Task prompt> What you should copy is the line containing "met4: 73 / 4.143 / 1.0 / 0" and all lines after it in the entries below, exactly and without anything added.

== Segment start ==

## src/uart_line_pkg.sv

```systemverilog
/*
	uart serial line definitions
	8N1 framing constants, 16x oversample tick divisor, data byte and
	counter types, receiver and transmitter FSM state encodings
*/
`default_nettype none

package uart_line_pkg;

	// bit rate is fixed at build time
	localparam int unsigned CLK_HZ     = 10_000_000;	// system clock
	localparam int unsigned BAUD       = 78_125;	// line rate
	localparam int unsigned OVERSAMPLE = 16;	// ticks per bit time
	localparam int unsigned TICK_DIV   = CLK_HZ / (BAUD * OVERSAMPLE);	// 8 clocks per tick
	localparam int unsigned TICK_W     = $clog2(TICK_DIV);	// divider count width
	localparam int unsigned BYTE_W     = 8;	// data bits per frame

	typedef logic [BYTE_W-1:0] byte_t;	// one data byte
	typedef logic [$clog2(OVERSAMPLE)-1:0] os_cnt_t;	// ticks within a bit
	typedef logic [$clog2(BYTE_W)-1:0] bit_idx_t;	// data bit number

	localparam os_cnt_t OS_LAST = os_cnt_t'(OVERSAMPLE - 1);	// last tick of a bit
	localparam os_cnt_t OS_MID = os_cnt_t'(OVERSAMPLE / 2 - 1);	// middle of start bit
	localparam bit_idx_t BIT_LAST = bit_idx_t'(BYTE_W - 1);	// msb, sent last

	// receiver FSM
	typedef enum logic [1:0] {
		RX_IDLE,	// waiting for a falling edge
		RX_START,	// checking the start bit at mid-bit
		RX_DATA,	// sampling 8 data bits
		RX_STOP		// sampling the stop bit
	} rx_state_t;

	// transmitter FSM
	typedef enum logic [1:0] {
		TX_IDLE,	// line high, clear to send
		TX_START,	// start bit, line low
		TX_DATA,	// data bits lsb first
		TX_STOP		// stop bit, line high
	} tx_state_t;

endpackage

`default_nettype wire

```

## src/uart_map_pkg.sv

```systemverilog
/*
	uart bus map definitions
	word bus request struct, address and data types, the four register
	offsets and the bit positions inside command and status words
*/
`default_nettype none

package uart_map_pkg;

	typedef logic [31:0] addr_t;	// byte address
	typedef logic [31:0] word_t;	// bus data word

	// one bus access, valid only while de is high
	typedef struct packed {
		logic  de;	// access enable
		logic  drw;	// 1 = write, 0 = read
		addr_t daddr;	// register byte address
		word_t din;	// write data
	} bus_req_t;

	// register map, exact decode
	localparam addr_t ADDR_CMD    = 32'h0000_0000;	// command, reads zero
	localparam addr_t ADDR_STATUS = 32'h0000_0004;	// {30'b0, rdy, cts}
	localparam addr_t ADDR_RXBUF  = 32'h0000_0008;	// received byte
	localparam addr_t ADDR_TXBUF  = 32'h0000_000c;	// byte to send

	/*
		command bits act only on the write cycle, so writing 0x3
		starts a send and clears the ready flag together
	*/
	localparam int unsigned CMD_SEND_BIT  = 0;	// start a frame
	localparam int unsigned CMD_CLEAR_BIT = 1;	// drop rdy

	// status bits
	localparam int unsigned ST_CTS_BIT = 0;	// transmitter idle
	localparam int unsigned ST_RDY_BIT = 1;	// new byte waiting

	// unused upper bits of a status or buffer read are zero



endpackage

`default_nettype wire

```

## src/uart_baud_timer.sv

```systemverilog
/*
	uart oversample tick generator
	free-running divider giving a one-clock tick16 pulse every
	TICK_DIV clocks, sixteen ticks per bit time
*/
`timescale 1ns/10ps
`default_nettype none

module uart_baud_timer (
	input  logic clk,
	input  logic rst,
	output logic tick16
);

	import uart_line_pkg::*;

	logic [TICK_W-1:0] cnt;	// clocks since last tick

	always_ff @(posedge clk) begin
		if (rst) begin
			cnt    <= '0;
			tick16 <= 1'b0;
		end else if (cnt == TICK_W'(TICK_DIV - 1)) begin
			cnt    <= '0;	// wrap
			tick16 <= 1'b1;	// one pulse per wrap
		end else begin
			cnt    <= cnt + 1'b1;
			tick16 <= 1'b0;
		end
	end

	// ticks are spaced apart, never back to back
	a_tick_single : assert property (
		@(posedge clk) disable iff (rst)
		tick16 |=> !tick16
	) else $error("tick16 high on two cycles in a row");

endmodule

`default_nettype wire

```

## src/uart_rx.sv

```systemverilog
/*
	uart receiver
	synchronizes rxd, checks the start bit at mid-bit, samples data
	and stop bits every 16 ticks, loads rx_byte and sets rdy on a good
	stop bit, drops the frame on a low one
*/
`timescale 1ns/10ps
`default_nettype none

module uart_rx (
	input  logic                  clk,
	input  logic                  rst,
	input  logic                  rxd,
	input  logic                  tick16,
	input  logic                  clear,
	output uart_line_pkg::byte_t  rx_byte,
	output logic                  rdy
);

	import uart_line_pkg::*;

	logic [2:0] sync;	// [0],[1] synchronizer, [2] previous level
	logic       rxd_s;	// synchronized line
	logic       fall;	// high to low on the synced line
	rx_state_t  state;
	os_cnt_t    sub;	// ticks within the current bit
	bit_idx_t   idx;	// data bit being sampled
	byte_t      shreg;	// incoming bits, lsb first

	assign rxd_s = sync[1];
	assign fall  = sync[2] & ~sync[1];	// edge, so a held-low line is not a new start

	always_ff @(posedge clk) begin
		if (rst) begin
			sync <= '1;	// idle line is high
		end else begin
			sync <= {sync[1:0], rxd};
		end
	end

	always_ff @(posedge clk) begin
		if (rst) begin
			state   <= RX_IDLE;
			sub     <= '0;
			idx     <= '0;
			rx_byte <= '0;
			rdy     <= 1'b0;
		end else begin
			if (clear)
				rdy <= 1'b0;	// a frame finishing below still wins
			case (state)
				RX_IDLE: begin
					sub <= '0;
					if (fall)
						state <= RX_START;
				end
				RX_START: if (tick16) begin
					sub <= sub + 1'b1;
					if (sub == OS_MID) begin	// mid start bit
						sub <= '0;
						idx <= '0;
						state <= rxd_s ? RX_IDLE : RX_DATA;	// high again = glitch
					end
				end
				RX_DATA: if (tick16) begin
					sub <= sub + 1'b1;	// wraps to 0 after OS_LAST
					if (sub == OS_LAST) begin	// mid data bit
						shreg <= {rxd_s, shreg[BYTE_W-1:1]};	// lsb arrives first
						idx   <= idx + 1'b1;
						if (idx == BIT_LAST)
							state <= RX_STOP;
					end
				end
				RX_STOP: if (tick16) begin
					sub <= sub + 1'b1;
					if (sub == OS_LAST) begin	// mid stop bit
						state <= RX_IDLE;
						if (rxd_s) begin	// good frame
							rx_byte <= shreg;	// overwrites an unread byte
							rdy     <= 1'b1;
						end
					end
				end
				default: state <= RX_IDLE;
			endcase
		end
	end

	// rdy only rises when a frame completes out of RX_STOP
	a_rdy_from_stop : assert property (
		@(posedge clk) disable iff (rst)
		$rose(rdy) |-> ($past(state) == RX_STOP && state == RX_IDLE)
	) else $error("rdy rose outside the end of a frame");

endmodule

`default_nettype wire

```

## src/uart_tx.sv

```systemverilog
/*
	uart transmitter
	copies tx_byte on send, then drives start, 8 data bits lsb first and
	stop, each 16 ticks long, through a registered txd; cts while idle
*/
`timescale 1ns/10ps
`default_nettype none

module uart_tx (
	input  logic                  clk,
	input  logic                  rst,
	input  logic                  tick16,
	input  logic                  send,
	input  uart_line_pkg::byte_t  tx_byte,
	output logic                  txd,
	output logic                  cts
);

	import uart_line_pkg::*;

	tx_state_t state;
	os_cnt_t   sub;	// ticks within the current bit
	bit_idx_t  idx;	// data bit on the line
	byte_t     shreg;	// byte being sent, shifted right

	assign cts = (state == TX_IDLE);	// send while busy is dropped

	always_ff @(posedge clk) begin
		if (rst) begin
			state <= TX_IDLE;
			sub   <= '0;
			idx   <= '0;
			txd   <= 1'b1;	// line idles high
		end else begin
			case (state)
				TX_IDLE: begin
					txd <= 1'b1;
					if (send) begin
						shreg <= tx_byte;	// copy at frame start
						sub   <= '0;	// bit phase starts here
						idx   <= '0;
						txd   <= 1'b0;	// start bit from next edge
						state <= TX_START;
					end
				end
				TX_START: if (tick16) begin
					sub <= sub + 1'b1;
					if (sub == OS_LAST) begin
						txd   <= shreg[0];	// first data bit
						state <= TX_DATA;
					end
				end
				TX_DATA: if (tick16) begin
					sub <= sub + 1'b1;
					if (sub == OS_LAST) begin
						idx   <= idx + 1'b1;
						shreg <= shreg >> 1;
						if (idx == BIT_LAST) begin
							txd   <= 1'b1;	// stop bit
							state <= TX_STOP;
						end else begin
							txd <= shreg[1];	// next bit up
						end
					end
				end
				TX_STOP: if (tick16) begin
					sub <= sub + 1'b1;
					if (sub == OS_LAST)
						state <= TX_IDLE;	// cts back on
				end
				default: state <= TX_IDLE;
			endcase
		end
	end

	a_idle_high : assert property (
		@(posedge clk) disable iff (rst)
		state == TX_IDLE |-> txd
	) else $error("txd low while transmitter idle");

	a_start_on_send : assert property (
		@(posedge clk) disable iff (rst)
		(state == TX_IDLE && !send) |=> state == TX_IDLE
	) else $error("frame started without send");

endmodule

`default_nettype wire

```

## src/uart_regs.sv

```systemverilog
/*
	uart bus registers
	exact address decode, send buffer, send and clear command strobes
	and the combinational read mux for the four-word map
*/
`timescale 1ns/10ps
`default_nettype none

module uart_regs (
	input  logic                   clk,
	input  logic                   rst,
	input  uart_map_pkg::bus_req_t bus_req,
	output uart_map_pkg::word_t    dout,
	output logic                   send,
	output logic                   clear,
	output uart_line_pkg::byte_t   tx_byte,
	input  uart_line_pkg::byte_t   rx_byte,
	input  logic                   rdy,
	input  logic                   cts
);

	import uart_map_pkg::*;
	import uart_line_pkg::*;

	logic  wr;	// write access this cycle
	logic  cmd_wr;	// write to the command register
	word_t rd_data;	// selected register, before de gating

	assign wr     = bus_req.de & bus_req.drw;
	assign cmd_wr = wr && (bus_req.daddr == ADDR_CMD);

	// strobes live for the write cycle only
	assign send  = cmd_wr & bus_req.din[CMD_SEND_BIT];	// busy check is in tx
	assign clear = cmd_wr & bus_req.din[CMD_CLEAR_BIT];

	// send buffer
	always_ff @(posedge clk) begin
		if (rst) begin
			tx_byte <= '0;
		end else if (wr && bus_req.daddr == ADDR_TXBUF) begin
			tx_byte <= byte_t'(bus_req.din);	// low byte only
		end
	end

	always_comb begin
		rd_data = '0;	// command reg and holes read zero
		case (bus_req.daddr)
			ADDR_STATUS: begin
				rd_data[ST_RDY_BIT] = rdy;
				rd_data[ST_CTS_BIT] = cts;
			end
			ADDR_RXBUF: rd_data = word_t'(rx_byte);	// zero-extended
			ADDR_TXBUF: rd_data = word_t'(tx_byte);
			default:    rd_data = '0;
		endcase
	end

	assign dout = bus_req.de ? rd_data : '0;	// quiet bus when not selected

	// strobes come from a command write and carry its data bits
	a_strobe_src : assert property (
		@(posedge clk) disable iff (rst)
		(send || clear) |-> (bus_req.de && bus_req.drw && bus_req.daddr == ADDR_CMD)
	) else $error("send or clear outside a command write");

endmodule

`default_nettype wire

```

## src/uart_top.sv

```systemverilog
/*
	memory-mapped uart, 8N1 with 16x oversampled receive
	ties the tick generator, receiver, transmitter and bus registers
*/
`timescale 1ns/10ps
`default_nettype none

module uart_top (
	input  logic                   clk,
	input  logic                   rst,
	input  uart_map_pkg::bus_req_t bus_req,
	output uart_map_pkg::word_t    dout,
	input  logic                   rxd,
	output logic                   txd
);

	import uart_line_pkg::*;

	logic  tick16;	// 1/16 bit time pulse
	logic  send;	// command strobe to tx
	logic  clear;	// command strobe to rx
	logic  rdy;	// byte waiting
	logic  cts;	// tx idle
	byte_t tx_byte;	// send buffer
	byte_t rx_byte;	// last good received byte

	uart_baud_timer u_baud (
		.clk    (clk),
		.rst    (rst),
		.tick16 (tick16)
	);

	uart_rx u_rx (
		.clk     (clk),
		.rst     (rst),
		.rxd     (rxd),
		.tick16  (tick16),
		.clear   (clear),
		.rx_byte (rx_byte),
		.rdy     (rdy)
	);

	uart_tx u_tx (
		.clk     (clk),
		.rst     (rst),
		.tick16  (tick16),
		.send    (send),
		.tx_byte (tx_byte),
		.txd     (txd),
		.cts     (cts)
	);

	uart_regs u_regs (
		.clk     (clk),
		.rst     (rst),
		.bus_req (bus_req),
		.dout    (dout),
		.send    (send),
		.clear   (clear),
		.tx_byte (tx_byte),
		.rx_byte (rx_byte),
		.rdy     (rdy),
		.cts     (cts)
	);

endmodule

`default_nettype wire

```

## config.mk

```make
export PLATFORM = sky130hd
export DESIGN_NAME = uart_top
export DESIGN_NICKNAME = d
export VERILOG_FILES = /design/src/uart_line_pkg.sv /design/src/uart_map_pkg.sv /design/src/uart_baud_timer.sv /design/src/uart_rx.sv /design/src/uart_tx.sv /design/src/uart_regs.sv /design/src/uart_top.sv
export SDC_FILE = /design/constraint.sdc
export NUM_CORES = 1
export LEC_CHECK = 0
export ABC_AREA = 1
export BUFFER_PORTS_ARGS = -buffer_cell sky130_fd_sc_hd__buf_2
export CAP_MARGIN = 40
export CORE_MARGIN = 10
export CORE_UTILIZATION = 40
export CTS_BUF_LIST = sky130_fd_sc_hd__clkbuf_2 sky130_fd_sc_hd__clkbuf_4 sky130_fd_sc_hd__clkbuf_8
export CTS_CLUSTER_DIAMETER = 150
export CTS_CLUSTER_SIZE = 14
export DETAILED_ROUTE_END_ITERATION = 6
export PLACE_DENSITY = 0.65
export SYNTH_ARGS = -nofsm -noshare
export SYNTH_HDL_FRONTEND = slang
export SYNTH_SLANG_ARGS = --single-unit
```

## constraint.sdc

```tcl
create_clock -name clk -period 2.4 [get_ports clk]
set_clock_uncertainty 0.05 [all_clocks]
set_input_delay 0.48 -clock clk [delete_from_list [all_inputs] [get_ports clk]]
set_output_delay 0.48 -clock clk [all_outputs]
set_load 0.005 [all_outputs]
```

== Word-level counts from Yosys, hierarchy flattened ==
Cells that the tools add are included.
Storage, ports and cells
  bits of input ports: 69
  register bits after elaboration: 59
  logic and storage cells: 135
  output and inout bits: 33
Cells by class
  multiplexer cells: 55
  reductions and logical operators: 21
  add/sub/neg operators: 5
  bitwise gates (word level): 6
  eq/ne operators: 33
Operators with widths (number)
  $eq A32 B4 Y1 const B: 2
  $mux W2: 17
  $eq A32 B3 Y1 const B: 1
  $logic_not A32 Y1: 1
  $mux W8: 4
  $ne A2 B1 Y1 const B: 11
  $mux W3: 7
  $mux W4: 5
  $pmux W2 S4: 2
  $pmux W8 S2: 1
  $reduce_and A8 Y1: 2
  $reduce_and A5 Y1: 3
  $ne A2 B2 Y1 const B: 7
  $mux W1: 12
  $pmux W3 S2: 2
  $pmux W4 S3: 1
  $pmux W6 S2: 1
  $reduce_and A4 Y1: 3
  $add A3 B1 Y3 const B: 3
  $eq A3 B3 Y1 const B: 3
  $add A4 B1 Y4 const B: 2
  $eq A2 B2 Y1 const B: 4
  $eq A4 B4 Y1 const B: 2
  $pmux W4 S2: 1
  other kinds (13): 23

== Logic depth before layout (Yosys ltp) ==
  depth in word-level cells: 8
  gate-level depth with buffers: 11
  depth with buffers taken out: 11

== By module ==
Synthesis repeated with hierarchy kept, for this count alone.
Unflattened totals
  cell total of the unflattened synthesis: 467
  area, all modules: 3413.3 µm²
Modules (own cells, without submodules)
  uart_rx: times used 1, seq. area each 660.6 µm², cells each 135, area an instance 1188.6 µm²
  uart_regs: times used 1, seq. area each 160.2 µm², cells each 179, area an instance 1061.0 µm²
  uart_tx: times used 1, seq. area each 440.4 µm², cells each 138, area an instance 1022.2 µm²
  uart_baud_timer: times used 1, seq. area each 80.1 µm², cells each 15, area an instance 141.4 µm²

== Worst setup path after synthesis ==
No wires, ideal clock.
  path kind: reg2reg
  start point: register u_tx.state[0]
  end point: register u_tx.shreg[0], enable pin
  cell stages (with the launch flop): 7
  setup time: 0.370 ns
  data required time: 1.980 ns
  arrival: 1.612 ns
  path buffers: 1
  clock period less this slack: 2.033 ns
  slack: 0.367 ns
  cells stage by stage: dfxtp_1 -> inv_1 -> ha_1 -> buf_2 -> o21ai_0 -> nand3_4 -> nor2_1
Between the ends
  cells in the longest elaborated chain, start to end: 3
  elaborated cells between the ends (all ways): 7
  those cells by class: 4 x eq/ne; 3 x reduce/logical
RTL lines
  start: declaration: line uart_tx.sv:21  | tx_state_t state;
  start signal: assignment: line uart_tx.sv:30  | state <= TX_IDLE;
  start signal: assignment: line uart_tx.sv:43  | state <= TX_START;
  start signal: assignment: line uart_tx.sv:50  | state <= TX_DATA;
  $eq A2 B2 Y1 / $logic_not A2 Y1 (equally long branches): line uart_tx.sv:35  | case (state)
  $ne A2 B1 Y1 (no line), or another cell as far along
  $reduce_and A5 Y1 (no line) (*)
  end signal: assignment: line uart_tx.sv:39  | shreg <= tx_byte;
  end signal: assignment: line uart_tx.sv:57  | shreg <= shreg >> 1;
  end: declaration: line uart_tx.sv:24  | byte_t shreg;
Mark *: on every way between the ends. The rest lies on a longest branch, timed or not.
A chain may end at the register's enable or synchronous reset.

== Worst setup path in the final report ==
  start point: input port bus_req[43] in the netlist's numbering
  end point: output port dout[1]
Between the ends
  cells in the longest elaborated chain, start to end: 3
  elaborated cells between the ends (all ways): 5
  those cells by class: 3 x eq/ne; 2 x mux
RTL lines
  start: declaration: line uart_top.sv:11  | input uart_map_pkg::bus_req_t bus_req,
  $eq A32 B4 Y1 / $eq A32 B3 Y1 (equally long branches): line uart_regs.sv:47  | case (bus_req.daddr)
  $pmux W2 S3 (*): line uart_regs.sv:47
  $mux W8 (*): line uart_regs.sv:58  | assign dout = bus_req.de ? rd_data : '0;
  end: declaration: line uart_top.sv:12  | output uart_map_pkg::word_t dout,
Marks and branches as above.

==> results.tsv <==
stage	metric	value	unit
setup_path	CP Capture Type	output port	
cts	TritonCTS clock tree	built	
placement	PortBufs	53	
logic_synthesis	ys async rst share	0	%
hold_path	hold path startpoint	rxd	
hold_path	HP Class	primary input to register	
route	Via density	4.562	
die	die area	0.01183	mm^2
setup_path	reg-to-reg startpoint	u_tx.state[0]$_SDFFE_PP0P_	
setup_path	Critical Path AT	1.75	ns
setup_path	reg2reg end	u_tx.shreg[0]$_DFFE_PP_	
logic_synthesis	register area share after synthesis	42.56	%
grt	largest net degree at the start of global routing	18	
logic_synthesis	area of the mapped netlist	0.003152	mm^2
logic_synthesis	syn avg cell area	7.576	um^2
cts	clk sinks	59	
placement	placed cell areas	0.003450	mm^2
hold_path	Worst Hold Endpoint	u_rx.sync[0]$_SDFF_PP1_	
logic_synthesis	top cell type's share of synthesized area	27.31	%
die	Die W	108.8	um
route	post-route ant nets	0	
die	I/O Pins	102	
grt	first-pass GRT wire length	11440	um
sta	final worst-path cycle share	94.87	%
logic_synthesis	largest area contributor in the netlist	dfxtp_1	
sta	final hold violations	0	
layout	post-route cell area	0.003700	mm^2
cts	Max Buffers Root-to-Sink	2	
cts	CTS Hold Bufs	0	
placement	HPWL Detailed	5508	um
sta	TNS Setup	0	ns
layout	n_diodes	0	
layout	commonest non-fill, non-tap cell in the layout	nand2_1	
logic_synthesis	Synth warnings	0	
cts	CTS clk-pin slew, worst paths	0.06	ns
sta	fmax	439.2	MHz
sta	final worst setup slack	0.1232	ns
status	status	completed	
cts	Num CTS Buffers	9	
grt	initial antenna violation count	0	
route	WL per Instance	12.05	um
die	Die Ht	108.8	um
run	max-cap viol count	0	
layout	most frequent cells in the layout	nand2_1 (88), nor2_1 (78), buf_2 (53)	
layout	post-layout util	48.13	%
layout	Nets	562	
cts	CTS root buf	clkbuf_8	
setup_path	setup slack on the worst flop-to-flop path	0.40	ns
die	row cnt	32	
layout	synthesis-to-finish area growth	17.39	%
power	Pleak	1.757	nW
sta	unrepaired setup endpoints after global routing	no	
hold_path	hold path depth	2	
placement	Post-Place Setup Slack	0.007941	ns
sta	Slew Limit Fails	0	
grt	vias in the first global route	2582	
route	detailed-route DRC error count	0	
logic_synthesis	top_reg_cell synth	dfxtp_1	
setup_path	critical path startpoint category	primary input	
grt	total grt overflow	0	
sta	# setup viols final	0	
logic_synthesis	cells after synthesis	416	
power	peak supply drop	0.0005285	V
sta	min Tclk post-route	2.277	ns
cts	H-tree levels	3	
cts	Skew-Pair Late Insertion Delay	0.33	ns
power	pwr/cell area	708.7	mW/mm^2
route	Total Wirelength	7072	um
grt	Overall Global Routing Usage	12.00	%
setup_path	Setup Crit Path Kind	primary input to output port	
logic_synthesis	register bit count reported by yosys	59	
die	Starting Density	41.00	%
logic_synthesis	Yosys cell types	37	
logic_synthesis	EDFF count, synth	16	
route	DR vias	2678	
layout	fraction of layout cells with a size suffix above 1	21.65	%
route	drt pass-1 iters	4	
setup_path	Worst R2R Path Depth	6	
die	core area	0.007687	mm^2
setup_path	CP Max Fanout	3	
setup_path	Worst Path Required	1.87	ns
logic_synthesis	Area contributors post-synth	dfxtp_1 (27%), edfxtp_1 (15%), nand2_1 (10%)	
route	initial DRC count	121	
placement	RePlAce Congestion	0.8104	
==> metrics by stage <==
stage / instances / hold WS [ns] / power, mW
finish: 587 / 0.2807 / 2.622
global route: 587 / 0.2700 / 2.758
CTS: 584 / 0.2656 / 2.644
detailed placement: 568 / 0.3444 / 1.625
global placement: 568 / 0.3532 / 1.604
floorplan: 439 / 0.3395 / 1.519
==> routing by layer <==
layer / wire length [um] / GRT usage, % / share of wire (%) / vias to the layer above
met5: 0 / 0 / 0 / -
met2: 3698 / 21.81 / 52 / 51
met3: 372 / 3.068 / 5.3 / 7
li1: - / - / - / 1402
met1: 2927 / 13.26 / 41 / 1218
met4: 73 / 4.143 / 1.0 / 0
==> logic make-up after synthesis <==
family / after synthesis / synth area share [%]
other: 1 / 0.1190
DFF: 59 / 42.56
adders and majority gates: 13 / 5.161
and+or+nand+nor: 207 / 30.01
AOI/OAI and AO/OA: 56 / 9.091
xor gates and xnor gates: 2 / 0.5559
buffers and inverters: 78 / 12.50
==> where the power goes <==
part           switching [mW]  total, mW  internal, mW
clock                   0.395       1.02         0.621
sequential             0.0311       1.13          1.10
combinational           0.309      0.478         0.169
total                   0.735       2.62          1.89
==> critical path, stage by stage <==
cell and delay (ns):
buf_2 0.10, nor2_1 0.12, nand4_2 0.17, nor3_4 0.25, nand3_1 0.17, nand3_1 0.10, nand2_1 0.07, nor2_1 0.14
buf_2 0.14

== Segment end ==

Answer to the exercise>
met4: 73 / 4.143 / 1.0 / 0
==> logic make-up after synthesis <==
family / after synthesis / synth area share [%]
other: 1 / 0.1190
DFF: 59 / 42.56
adders and majority gates: 13 / 5.161
and+or+nand+nor: 207 / 30.01
AOI/OAI and AO/OA: 56 / 9.091
xor gates and xnor gates: 2 / 0.5559
buffers and inverters: 78 / 12.50
==> where the power goes <==
part           switching [mW]  total, mW  internal, mW
clock                   0.395       1.02         0.621
sequential             0.0311       1.13          1.10
combinational           0.309      0.478         0.169
total                   0.735       2.62          1.89
==> critical path, stage by stage <==
cell and delay (ns):
buf_2 0.10, nor2_1 0.12, nand4_2 0.17, nor3_4 0.25, nand3_1 0.17, nand3_1 0.10, nand2_1 0.07, nor2_1 0.14
buf_2 0.14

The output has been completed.